:: AVAILABLE DATA

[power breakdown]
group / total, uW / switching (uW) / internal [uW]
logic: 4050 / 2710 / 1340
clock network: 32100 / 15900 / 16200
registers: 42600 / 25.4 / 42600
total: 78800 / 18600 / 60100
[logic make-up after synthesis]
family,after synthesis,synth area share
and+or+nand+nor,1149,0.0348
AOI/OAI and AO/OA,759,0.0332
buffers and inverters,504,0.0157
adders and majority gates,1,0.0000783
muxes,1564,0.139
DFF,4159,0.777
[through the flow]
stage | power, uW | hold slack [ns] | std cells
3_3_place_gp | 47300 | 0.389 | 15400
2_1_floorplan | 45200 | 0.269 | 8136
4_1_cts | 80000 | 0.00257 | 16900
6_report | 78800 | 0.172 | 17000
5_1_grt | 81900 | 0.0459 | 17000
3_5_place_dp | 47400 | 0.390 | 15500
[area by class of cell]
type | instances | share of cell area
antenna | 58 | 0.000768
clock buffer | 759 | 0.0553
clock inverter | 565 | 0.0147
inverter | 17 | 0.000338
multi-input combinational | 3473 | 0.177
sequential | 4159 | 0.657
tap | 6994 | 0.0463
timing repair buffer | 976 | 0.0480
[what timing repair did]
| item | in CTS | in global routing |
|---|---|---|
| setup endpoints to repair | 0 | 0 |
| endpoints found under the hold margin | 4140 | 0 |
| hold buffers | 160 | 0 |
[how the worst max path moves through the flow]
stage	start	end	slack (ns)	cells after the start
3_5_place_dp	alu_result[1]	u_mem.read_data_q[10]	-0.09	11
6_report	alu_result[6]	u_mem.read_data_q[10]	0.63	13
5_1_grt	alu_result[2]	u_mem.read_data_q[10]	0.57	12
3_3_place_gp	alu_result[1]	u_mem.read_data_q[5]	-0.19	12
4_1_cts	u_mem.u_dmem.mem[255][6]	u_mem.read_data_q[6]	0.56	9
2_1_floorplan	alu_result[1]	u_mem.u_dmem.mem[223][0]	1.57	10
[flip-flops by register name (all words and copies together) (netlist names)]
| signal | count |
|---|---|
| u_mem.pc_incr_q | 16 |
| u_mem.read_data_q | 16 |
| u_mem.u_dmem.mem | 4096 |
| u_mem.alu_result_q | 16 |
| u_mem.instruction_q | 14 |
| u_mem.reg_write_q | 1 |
[src/common/ooo_pkg.sv]
package ooo_pkg;

   parameter int ARF_WIDTH = 5;              // 32 architectural registers
   parameter int PRF_WIDTH = 6;              // 64 physical registers
   parameter int ROB_WIDTH = 4;              // slot index, robid adds a wrap bit
   parameter int ROB_NUM   = 1 << ROB_WIDTH;
   parameter int FREE_NUM  = 1 << PRF_WIDTH; // one free list entry per physical register

   typedef enum logic [1:0] {
      rob_idle     = 2'd0,
      rob_rollback = 2'd1,  // kill slots younger than the flush
      rob_walk     = 2'd2   // replay survivors into the speculative map
   } rob_state_t;

   typedef struct packed {
      logic                 valid;
      logic                 complete;
      logic                 is_wb;      // writes a destination register
      logic [ARF_WIDTH-1:0] arf_id;
      logic [PRF_WIDTH-1:0] T;
      logic [PRF_WIDTH-1:0] T_old;      // previous mapping, freed at retire
   } rob_entry_t;

endpackage

[src/rob/rob.sv]
`timescale 1ns/1ns

module rob #(
   parameter int  ROB_NUM = ooo_pkg::ROB_NUM,
   localparam int ROB_W   = $clog2(ROB_NUM)
) (
   input  logic                           clk,
   input  logic                           reset_n,
   input  logic                           instr0_valid,
   input  logic                           instr1_valid,
   input  logic                           instr0_is_wb,
   input  logic                           instr1_is_wb,
   input  logic [ooo_pkg::ARF_WIDTH-1:0]  instr0_arf_id,
   input  logic [ooo_pkg::ARF_WIDTH-1:0]  instr1_arf_id,
   input  logic [ooo_pkg::PRF_WIDTH-1:0]  instr0_T,
   input  logic [ooo_pkg::PRF_WIDTH-1:0]  instr1_T,
   input  logic [ooo_pkg::PRF_WIDTH-1:0]  instr0_T_old,
   input  logic [ooo_pkg::PRF_WIDTH-1:0]  instr1_T_old,
   input  logic                           int0alu_wb_valid,
   input  logic                           int0mul_wb_valid,
   input  logic                           int1alu_wb_valid,
   input  logic                           int1lsu_wb_valid,
   input  logic [ROB_W:0]                 int0alu_wb_robid,
   input  logic [ROB_W:0]                 int0mul_wb_robid,
   input  logic [ROB_W:0]                 int1alu_wb_robid,
   input  logic [ROB_W:0]                 int1lsu_wb_robid,
   input  logic                           flush_valid,
   input  logic [ROB_W:0]                 flush_robid,
   output logic [1:0]                     rob_left,   // 0 full, 1 one left, 2 two or more
   output logic [ROB_W:0]                 instr0_robid,
   output logic [ROB_W:0]                 instr1_robid,
   output logic                           retire0_valid,
   output logic                           retire1_valid,
   output logic                           retire0_is_wb,
   output logic                           retire1_is_wb,
   output logic [ooo_pkg::ARF_WIDTH-1:0]  retire0_arf_id,
   output logic [ooo_pkg::ARF_WIDTH-1:0]  retire1_arf_id,
   output logic [ooo_pkg::PRF_WIDTH-1:0]  retire0_T,
   output logic [ooo_pkg::PRF_WIDTH-1:0]  retire1_T,
   output logic [ooo_pkg::PRF_WIDTH-1:0]  retire0_T_old,
   output logic [ooo_pkg::PRF_WIDTH-1:0]  retire1_T_old,
   output logic [ROB_W:0]                 retire0_robid,
   output logic [ROB_W:0]                 retire1_robid,
   output ooo_pkg::rob_state_t            rob_state,
   output logic                           walk0_valid,
   output logic                           walk1_valid,
   output logic [ooo_pkg::ARF_WIDTH-1:0]  walk0_arf_id,
   output logic [ooo_pkg::ARF_WIDTH-1:0]  walk1_arf_id,
   output logic [ooo_pkg::PRF_WIDTH-1:0]  walk0_T,
   output logic [ooo_pkg::PRF_WIDTH-1:0]  walk1_T
);

   ooo_pkg::rob_entry_t slot [ROB_NUM];
   ooo_pkg::rob_state_t state_nxt;

   logic [ROB_W:0]   head, tail, walk, flush_robid_q;   // wrap bit on top
   logic [ROB_W:0]   head_p1, tail_p1, walk_p1, walk_p2, used;
   logic [ROB_W-1:0] head_ptr, head_ptr1, tail_ptr, tail_ptr1, walk_ptr, walk_ptr1;
   logic [ROB_W-1:0] flush_dist;
   logic [1:0]       disp_num;
   logic             walk0_live, walk1_live, walk_done;
   logic [ROB_NUM-1:0] kill;
   logic [3:0]       wb_valid;
   logic [ROB_W:0]   wb_robid [4];

   assign head_p1   = head + 1'b1;
   assign tail_p1   = tail + 1'b1;
   assign walk_p1   = walk + 1'b1;
   assign walk_p2   = walk + 2'd2;
   assign head_ptr  = head[ROB_W-1:0];
   assign head_ptr1 = head_p1[ROB_W-1:0];
   assign tail_ptr  = tail[ROB_W-1:0];
   assign tail_ptr1 = tail_p1[ROB_W-1:0];
   assign walk_ptr  = walk[ROB_W-1:0];
   assign walk_ptr1 = walk_p1[ROB_W-1:0];

   assign wb_valid = {int1lsu_wb_valid, int1alu_wb_valid, int0mul_wb_valid, int0alu_wb_valid};
   assign wb_robid = '{int0alu_wb_robid, int0mul_wb_robid, int1alu_wb_robid, int1lsu_wb_robid};

   assign disp_num = instr0_valid + instr1_valid;
   assign used     = head - tail;
   assign rob_left = (used == ROB_NUM) ? 2'd0 : (used == ROB_NUM - 1) ? 2'd1 : 2'd2;

   // a lone instr1 takes the head slot
   assign instr0_robid = head;
   assign instr1_robid = instr0_valid ? head_p1 : head;

   // in-order retirement, held off during any flush or recovery
   assign retire0_valid = (rob_state == ooo_pkg::rob_idle) && !flush_valid &&
                          slot[tail_ptr].valid && slot[tail_ptr].complete;
   assign retire1_valid = retire0_valid && slot[tail_ptr1].valid && slot[tail_ptr1].complete;
   assign retire0_is_wb  = slot[tail_ptr].is_wb;
   assign retire1_is_wb  = slot[tail_ptr1].is_wb;
   assign retire0_arf_id = slot[tail_ptr].arf_id;
   assign retire1_arf_id = slot[tail_ptr1].arf_id;
   assign retire0_T      = slot[tail_ptr].T;
   assign retire1_T      = slot[tail_ptr1].T;
   assign retire0_T_old  = slot[tail_ptr].T_old;
   assign retire1_T_old  = slot[tail_ptr1].T_old;
   assign retire0_robid  = tail;
   assign retire1_robid  = tail_p1;

   // younger than the flush means further from tail
   assign flush_dist = flush_robid_q[ROB_W-1:0] - tail_ptr;

   always_comb begin
      for (int i = 0; i < ROB_NUM; i++)
         kill[i] = slot[i].valid && (ROB_W'(i) - tail_ptr > flush_dist);
   end

   always_ff @(posedge clk) begin
      if (!reset_n) begin
         for (int i = 0; i < ROB_NUM; i++) begin
            slot[i].valid    <= 1'b0;
            slot[i].complete <= 1'b0;
         end
      end else begin
         if (instr0_valid)
            slot[head_ptr] <= '{valid: 1'b1, complete: 1'b0, is_wb: instr0_is_wb,
                                arf_id: instr0_arf_id, T: instr0_T, T_old: instr0_T_old};
         if (instr1_valid)
            slot[instr0_valid ? head_ptr1 : head_ptr] <= '{valid: 1'b1, complete: 1'b0,
               is_wb: instr1_is_wb, arf_id: instr1_arf_id, T: instr1_T, T_old: instr1_T_old};
         for (int k = 0; k < 4; k++)
            if (wb_valid[k])
               slot[wb_robid[k][ROB_W-1:0]].complete <= 1'b1;
         if (retire0_valid)
            slot[tail_ptr].valid <= 1'b0;
         if (retire1_valid)
            slot[tail_ptr1].valid <= 1'b0;
         if (rob_state == ooo_pkg::rob_rollback)
            for (int i = 0; i < ROB_NUM; i++)
               if (kill[i])
                  slot[i].valid <= 1'b0;
      end
   end

   always_ff @(posedge clk) begin
      if (!reset_n) begin
         head <= '0;
         tail <= '0;
         walk <= '0;
      end else begin
         tail <= tail + retire0_valid + retire1_valid;
         if (rob_state == ooo_pkg::rob_rollback) begin
            head <= flush_robid_q + 1'b1;
            walk <= tail;     // walk restarts from the oldest survivor
         end else begin
            head <= head + disp_num;
            walk <= walk_p2;
         end
      end
   end

   always_ff @(posedge clk) begin
      if (flush_valid)
         flush_robid_q <= flush_robid;
   end

   // walk two slots per cycle up to head
   assign walk0_live  = (walk != head);
   assign walk1_live  = walk0_live && (walk_p1 != head);
   assign walk_done   = !walk1_live || (walk_p2 == head);
   assign walk0_valid = (rob_state == ooo_pkg::rob_walk) && walk0_live && slot[walk_ptr].is_wb;
   assign walk1_valid = (rob_state == ooo_pkg::rob_walk) && walk1_live && slot[walk_ptr1].is_wb;
   assign walk0_arf_id = slot[walk_ptr].arf_id;
   assign walk1_arf_id = slot[walk_ptr1].arf_id;
   assign walk0_T      = slot[walk_ptr].T;
   assign walk1_T      = slot[walk_ptr1].T;

   always_comb begin
      state_nxt = rob_state;
      case (rob_state)
         ooo_pkg::rob_idle:     if (flush_valid) state_nxt = ooo_pkg::rob_rollback;
         ooo_pkg::rob_rollback: if (!flush_valid) state_nxt = ooo_pkg::rob_walk;
         ooo_pkg::rob_walk: begin
            if (flush_valid)
               state_nxt = ooo_pkg::rob_rollback;   // a newer flush restarts recovery
            else if (walk_done)
               state_nxt = ooo_pkg::rob_idle;
         end
         default:               state_nxt = ooo_pkg::rob_idle;
      endcase
   end

   always_ff @(posedge clk) begin
      if (!reset_n)
         rob_state <= ooo_pkg::rob_idle;
      else
         rob_state <= state_nxt;
   end

   a_disp_idle: assert property (@(posedge clk) disable iff (!reset_n)
      (instr0_valid || instr1_valid) |-> rob_state == ooo_pkg::rob_idle);

   a_disp_room: assert property (@(posedge clk) disable iff (!reset_n)
      disp_num <= rob_left);

   for (genvar k = 0; k < 4; k++) begin : g_wb_chk
      a_wb_live: assert property (@(posedge clk) disable iff (!reset_n)
         wb_valid[k] |-> slot[wb_robid[k][ROB_W-1:0]].valid);
   end

endmodule
## src/snq_pkg.sv

```systemverilog
// snoop queue entry shared types: snoop codes, coherence response layout, FSM state
package snq_pkg;

  // -------------------------------------------------------------------------
  // widths
  // -------------------------------------------------------------------------
  localparam int PA_WIDTH   = 40;
  // queue depth default, also sizes the create payload
  localparam int DEPD_WIDTH = 10;

  typedef logic [PA_WIDTH-1:0] pa_t;
  // 16-byte aligned line address, low 4 bits dropped
  typedef logic [PA_WIDTH-5:0] line_addr_t;

  // -------------------------------------------------------------------------
  // snoop types
  // -------------------------------------------------------------------------
  typedef logic [3:0] snoop_type_t;

  localparam snoop_type_t READ_ONCE     = 4'b0000;
  localparam snoop_type_t READ_SHARED   = 4'b0001;
  localparam snoop_type_t READ_UNIQUE   = 4'b0111;
  localparam snoop_type_t CLEAN_SHARED  = 4'b1000;
  localparam snoop_type_t CLEAN_INVALID = 4'b1001;
  localparam snoop_type_t MAKE_INVALID  = 4'b1101;

  // -------------------------------------------------------------------------
  // coherence response bit positions
  // -------------------------------------------------------------------------
  typedef logic [4:0] cr_resp_t;

  localparam int CR_DATA_TRANSFER = 0;
  localparam int CR_ERROR         = 1;
  localparam int CR_PASS_DIRTY    = 2;
  localparam int CR_IS_SHARED     = 3;
  // not supported, always 0
  localparam int CR_WAS_UNIQUE    = 4;

  // snoop tag FSM, one-hot
  typedef enum logic [4:0] {
    SNPT_IDLE           = 5'b00001,
    SNPT_WAIT_RESP      = 5'b00010,
    SNPT_SDT_REQ        = 5'b00100,
    SNPT_WAIT_SDT_CMPLT = 5'b01000,
    SNPT_WAIT_POP       = 5'b10000
  } snpt_state_e;

  // -------------------------------------------------------------------------
  // payloads
  // -------------------------------------------------------------------------
  typedef struct packed {
    pa_t                   addr;
    snoop_type_t           snp_type;
    logic [DEPD_WIDTH-1:0] depd;
  } snq_create_t;

  typedef struct packed {
    logic valid;
    logic dirty;
    logic share;
    logic way;
  } tag_resp_t;

  // follow-up work for the data/tag step
  typedef struct packed {
    logic need_read_data;
    logic need_chg_tag_s;
    logic need_chg_tag_i;
    logic need_chg_tag;
    logic way;
  } snpdt_req_t;

endpackage

```

## src/snq_entry_store.sv

```systemverilog
// snoop queue entry storage: valid bit, line address, type, dependencies, issued flag
`timescale 1ns/1ns

module snq_entry_store
  import snq_pkg::*;
#(
  parameter int DEPD_WIDTH = snq_pkg::DEPD_WIDTH
)
(
  input  logic                  snqctrlclk,
  input  logic                  cpurst_b,
  input  logic                  snq_create_en,
  input  snq_create_t           snq_create,
  input  logic [DEPD_WIDTH-1:0] snq_depd_remove,
  input  logic                  tag_issue,
  input  logic                  entry_pop,
  output logic                  snq_vld,
  output logic                  snq_rd_tag_rdy,
  output logic                  snq_issued,
  output line_addr_t            snq_addr,
  output snoop_type_t           snq_type
);

  logic [DEPD_WIDTH-1:0] depd_q;
  logic [DEPD_WIDTH-1:0] create_depd;

  // payload depd is sized by the package default
  assign create_depd = DEPD_WIDTH'(snq_create.depd);

  // -------------------------------------------------------------------------
  // valid and issued
  // -------------------------------------------------------------------------
  always_ff @(posedge snqctrlclk or negedge cpurst_b)
  begin
    if (!cpurst_b)
      snq_vld <= 1'b0;
    else if (snq_create_en)
      snq_vld <= 1'b1;
    else if (entry_pop)
      snq_vld <= 1'b0;
  end

  always_ff @(posedge snqctrlclk or negedge cpurst_b)
  begin
    if (!cpurst_b)
      snq_issued <= 1'b0;
    else if (entry_pop)
      snq_issued <= 1'b0;
    else if (tag_issue)
      snq_issued <= 1'b1;
  end

  // -------------------------------------------------------------------------
  // dependency tracking
  // -------------------------------------------------------------------------
  always_ff @(posedge snqctrlclk or negedge cpurst_b)
  begin
    if (!cpurst_b)
      depd_q <= '0;
    else if (snq_create_en)
      depd_q <= create_depd;
    else
      depd_q <= depd_q & ~snq_depd_remove;
  end

  // tag read allowed once every older entry it waits on is gone
  assign snq_rd_tag_rdy = snq_vld && !snq_issued && !(|depd_q);

  // stored snoop type
  always_ff @(posedge snqctrlclk or negedge cpurst_b)
  begin
    if (!cpurst_b)
      snq_type <= READ_ONCE;
    else if (snq_create_en)
      snq_type <= snq_create.snp_type;
  end

  // line aligned address
  always_ff @(posedge snqctrlclk)
  begin
    if (snq_create_en)
      snq_addr <= snq_create.addr[PA_WIDTH-1:4];
  end

  // queue must only allocate a free entry
  a_no_create_while_vld : assert property (
    @(posedge snqctrlclk) disable iff (!cpurst_b)
    snq_create_en |-> !snq_vld
  ) else $error("create on a valid snoop queue entry");

endmodule

```

## src/snq_resp_gen.sv

```systemverilog
// snoop response generator: tag response to coherence response and follow-up flags
`timescale 1ns/1ns

module snq_resp_gen
  import snq_pkg::*;
(
  input  logic        snqctrlclk,
  input  logic        cpurst_b,
  input  logic        save_tag_resp,
  input  tag_resp_t   dcache_snq_tag_resp,
  input  logic        st_da_snq_ecc_err,
  input  snoop_type_t snq_type,
  output logic        need_snpdt,
  output cr_resp_t    snq_cr_resp,
  output snpdt_req_t  snq_snpdt_req,
  output logic        snq_tag_req_for_inv
);

  logic       dirty_vld;
  logic       data_transfer;
  logic       pass_dirty;
  logic       is_shared;
  logic       chg_tag_m;
  logic       chg_tag_s;
  logic       chg_tag_i;
  logic       chg_tag_any;
  cr_resp_t   resp_d;
  snpdt_req_t req_d;

  // -------------------------------------------------------------------------
  // response decode
  // -------------------------------------------------------------------------
  // line held in M
  assign dirty_vld = dcache_snq_tag_resp.valid && dcache_snq_tag_resp.dirty;

  // only a dirty line moves data, L2 is inclusive
  assign data_transfer = dirty_vld &&
                         (snq_type inside {READ_SHARED, READ_UNIQUE, READ_ONCE,
                                           CLEAN_INVALID, CLEAN_SHARED});

  // read once leaves the dirty copy here
  assign pass_dirty = dirty_vld &&
                      (snq_type inside {READ_SHARED, READ_UNIQUE,
                                        CLEAN_INVALID, CLEAN_SHARED});

  assign is_shared = dcache_snq_tag_resp.valid &&
                     (snq_type inside {READ_SHARED, READ_ONCE, CLEAN_SHARED});

  always_comb
  begin
    resp_d                   = '0;
    resp_d[CR_DATA_TRANSFER] = data_transfer;
    resp_d[CR_ERROR]         = st_da_snq_ecc_err;
    resp_d[CR_PASS_DIRTY]    = pass_dirty;
    resp_d[CR_IS_SHARED]     = is_shared;
    resp_d[CR_WAS_UNIQUE]    = 1'b0;
  end

  // -------------------------------------------------------------------------
  // follow-up tag change
  // -------------------------------------------------------------------------
  assign snq_tag_req_for_inv = snq_type inside {READ_UNIQUE, CLEAN_INVALID, MAKE_INVALID};

  // M to clean state on clean shared
  assign chg_tag_m = dirty_vld && (snq_type == CLEAN_SHARED);

  // E or M downgrade to S
  assign chg_tag_s = dcache_snq_tag_resp.valid && !dcache_snq_tag_resp.share &&
                     (snq_type inside {CLEAN_SHARED, READ_SHARED});

  assign chg_tag_i   = dcache_snq_tag_resp.valid && snq_tag_req_for_inv;
  assign chg_tag_any = chg_tag_m || chg_tag_s || chg_tag_i;

  // unregistered, steers the FSM out of WAIT_RESP
  assign need_snpdt = data_transfer || chg_tag_any;

  always_comb
  begin
    req_d.need_read_data = data_transfer;
    req_d.need_chg_tag_s = chg_tag_s;
    req_d.need_chg_tag_i = chg_tag_i;
    req_d.need_chg_tag   = chg_tag_any;
    req_d.way            = dcache_snq_tag_resp.way;
  end

  // -------------------------------------------------------------------------
  // capture on tag response
  // -------------------------------------------------------------------------
  always_ff @(posedge snqctrlclk or negedge cpurst_b)
  begin
    if (!cpurst_b)
    begin
      snq_cr_resp   <= '0;
      snq_snpdt_req <= '0;
    end
    else if (save_tag_resp)
    begin
      snq_cr_resp   <= resp_d;
      snq_snpdt_req <= req_d;
    end
  end

endmodule

```

## src/snq_tag_fsm.sv

```systemverilog
// snoop tag FSM: tag read, data/tag step and response return for one entry
`timescale 1ns/1ns

module snq_tag_fsm
  import snq_pkg::*;
(
  input  logic snqctrlclk,
  input  logic cpurst_b,
  input  logic snq_vld,
  input  logic snq_snoop_tag_start,
  input  logic dcache_snq_snoop_tag_grnt,
  input  logic snq_resp_create_en,
  input  logic need_snpdt,
  input  logic arb_snq_entry_oldest_index,
  input  logic dcache_snq_snpdt_grnt,
  input  logic snpdt_snq_cmplt,
  input  logic biu_snq_cr_resp_acept,
  output logic tag_issue,
  output logic save_tag_resp,
  output logic entry_pop,
  output logic snpt_snpdt_start,
  output logic snq_cr_resp_valid
);

  snpt_state_e state_q;
  snpt_state_e state_d;
  logic        st_idle;
  logic        st_wait_resp;
  logic        st_sdt_req;
  logic        st_wait_pop;

  assign st_idle      = (state_q == SNPT_IDLE);
  assign st_wait_resp = (state_q == SNPT_WAIT_RESP);
  assign st_sdt_req   = (state_q == SNPT_SDT_REQ);
  assign st_wait_pop  = (state_q == SNPT_WAIT_POP);

  // -------------------------------------------------------------------------
  // handshakes
  // -------------------------------------------------------------------------
  // tag read taken in the grant cycle
  assign tag_issue = st_idle && snq_vld && snq_snoop_tag_start && dcache_snq_snoop_tag_grnt;

  assign save_tag_resp = st_wait_resp && snq_resp_create_en;

  // data/tag step and response return go in queue order
  assign snpt_snpdt_start  = st_sdt_req && arb_snq_entry_oldest_index;
  assign snq_cr_resp_valid = st_wait_pop && arb_snq_entry_oldest_index;
  assign entry_pop         = snq_cr_resp_valid && biu_snq_cr_resp_acept;

  // -------------------------------------------------------------------------
  // state register and next state
  // -------------------------------------------------------------------------
  always_ff @(posedge snqctrlclk or negedge cpurst_b)
  begin
    if (!cpurst_b)
      state_q <= SNPT_IDLE;
    else
      state_q <= state_d;
  end

  always_comb
  begin
    state_d = state_q;
    case (state_q)
      SNPT_IDLE:
      begin
        if (tag_issue)
          state_d = SNPT_WAIT_RESP;
      end
      SNPT_WAIT_RESP:
      begin
        // skip the data/tag step when nothing needs doing
        if (save_tag_resp)
          state_d = need_snpdt ? SNPT_SDT_REQ : SNPT_WAIT_POP;
      end
      SNPT_SDT_REQ:
      begin
        if (snpt_snpdt_start && dcache_snq_snpdt_grnt)
          state_d = SNPT_WAIT_SDT_CMPLT;
      end
      SNPT_WAIT_SDT_CMPLT:
      begin
        // latency set by the data path
        if (snpdt_snq_cmplt)
          state_d = SNPT_WAIT_POP;
      end
      SNPT_WAIT_POP:
      begin
        if (entry_pop)
          state_d = SNPT_IDLE;
      end
      default:
      begin
        state_d = SNPT_IDLE;
      end
    endcase
  end

  // -------------------------------------------------------------------------
  // checks
  // -------------------------------------------------------------------------
  a_state_onehot : assert property (
    @(posedge snqctrlclk) disable iff (!cpurst_b)
    $onehot(state_q)
  ) else $error("snoop tag FSM state not one-hot");

  // dcache answers only a request that is outstanding
  a_resp_in_wait_resp : assert property (
    @(posedge snqctrlclk) disable iff (!cpurst_b)
    snq_resp_create_en |-> st_wait_resp
  ) else $error("tag response outside WAIT_RESP");

  a_start_while_vld : assert property (
    @(posedge snqctrlclk) disable iff (!cpurst_b)
    snq_snoop_tag_start |-> snq_vld
  ) else $error("tag read start on an invalid entry");

endmodule

```

## src/snq_entry.sv

```systemverilog
// snoop queue entry top: storage, response generator and snoop tag FSM
`timescale 1ns/1ns

module snq_entry
  import snq_pkg::*;
#(
  parameter int DEPD_WIDTH = snq_pkg::DEPD_WIDTH
)
(
  input  logic                  snqctrlclk,
  input  logic                  cpurst_b,
  input  logic                  snq_create_en,
  input  snq_create_t           snq_create,
  input  logic [DEPD_WIDTH-1:0] snq_depd_remove,
  input  logic                  snq_snoop_tag_start,
  input  logic                  dcache_snq_snoop_tag_grnt,
  input  logic                  snq_resp_create_en,
  input  tag_resp_t             dcache_snq_tag_resp,
  input  logic                  st_da_snq_ecc_err,
  input  logic                  arb_snq_entry_oldest_index,
  input  logic                  dcache_snq_snpdt_grnt,
  input  logic                  snpdt_snq_cmplt,
  input  logic                  biu_snq_cr_resp_acept,
  output logic                  snq_vld,
  output logic                  snq_rd_tag_rdy,
  output logic                  snq_issued,
  output line_addr_t            snq_addr,
  output logic                  snq_tag_req_for_inv,
  output logic                  snpt_snpdt_start,
  output snpdt_req_t            snq_snpdt_req,
  output logic                  snq_cr_resp_valid,
  output cr_resp_t              snq_cr_resp
);

  snoop_type_t snq_type;
  logic        tag_issue;
  logic        entry_pop;
  logic        save_tag_resp;
  logic        need_snpdt;

  // -------------------------------------------------------------------------
  // entry fields
  // -------------------------------------------------------------------------
  snq_entry_store #(
    .DEPD_WIDTH (DEPD_WIDTH)
  ) store_i (
    .snqctrlclk      (snqctrlclk),
    .cpurst_b        (cpurst_b),
    .snq_create_en   (snq_create_en),
    .snq_create      (snq_create),
    .snq_depd_remove (snq_depd_remove),
    .tag_issue       (tag_issue),
    .entry_pop       (entry_pop),
    .snq_vld         (snq_vld),
    .snq_rd_tag_rdy  (snq_rd_tag_rdy),
    .snq_issued      (snq_issued),
    .snq_addr        (snq_addr),
    .snq_type        (snq_type)
  );

  // tag response decode
  snq_resp_gen resp_gen_i (
    .snqctrlclk          (snqctrlclk),
    .cpurst_b            (cpurst_b),
    .save_tag_resp       (save_tag_resp),
    .dcache_snq_tag_resp (dcache_snq_tag_resp),
    .st_da_snq_ecc_err   (st_da_snq_ecc_err),
    .snq_type            (snq_type),
    .need_snpdt          (need_snpdt),
    .snq_cr_resp         (snq_cr_resp),
    .snq_snpdt_req       (snq_snpdt_req),
    .snq_tag_req_for_inv (snq_tag_req_for_inv)
  );

  // sequencing
  snq_tag_fsm tag_fsm_i (
    .snqctrlclk                 (snqctrlclk),
    .cpurst_b                   (cpurst_b),
    .snq_vld                    (snq_vld),
    .snq_snoop_tag_start        (snq_snoop_tag_start),
    .dcache_snq_snoop_tag_grnt  (dcache_snq_snoop_tag_grnt),
    .snq_resp_create_en         (snq_resp_create_en),
    .need_snpdt                 (need_snpdt),
    .arb_snq_entry_oldest_index (arb_snq_entry_oldest_index),
    .dcache_snq_snpdt_grnt      (dcache_snq_snpdt_grnt),
    .snpdt_snq_cmplt            (snpdt_snq_cmplt),
    .biu_snq_cr_resp_acept      (biu_snq_cr_resp_acept),
    .tag_issue                  (tag_issue),
    .save_tag_resp              (save_tag_resp),
    .entry_pop                  (entry_pop),
    .snpt_snpdt_start           (snpt_snpdt_start),
    .snq_cr_resp_valid          (snq_cr_resp_valid)
  );

endmodule

```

::::

§ **BRIEF**: Search the entries above for "cycle". Return every line that has it.

§ **TASK RESPONSE**:
   // walk two slots per cycle up to head
  // tag read taken in the grant cycle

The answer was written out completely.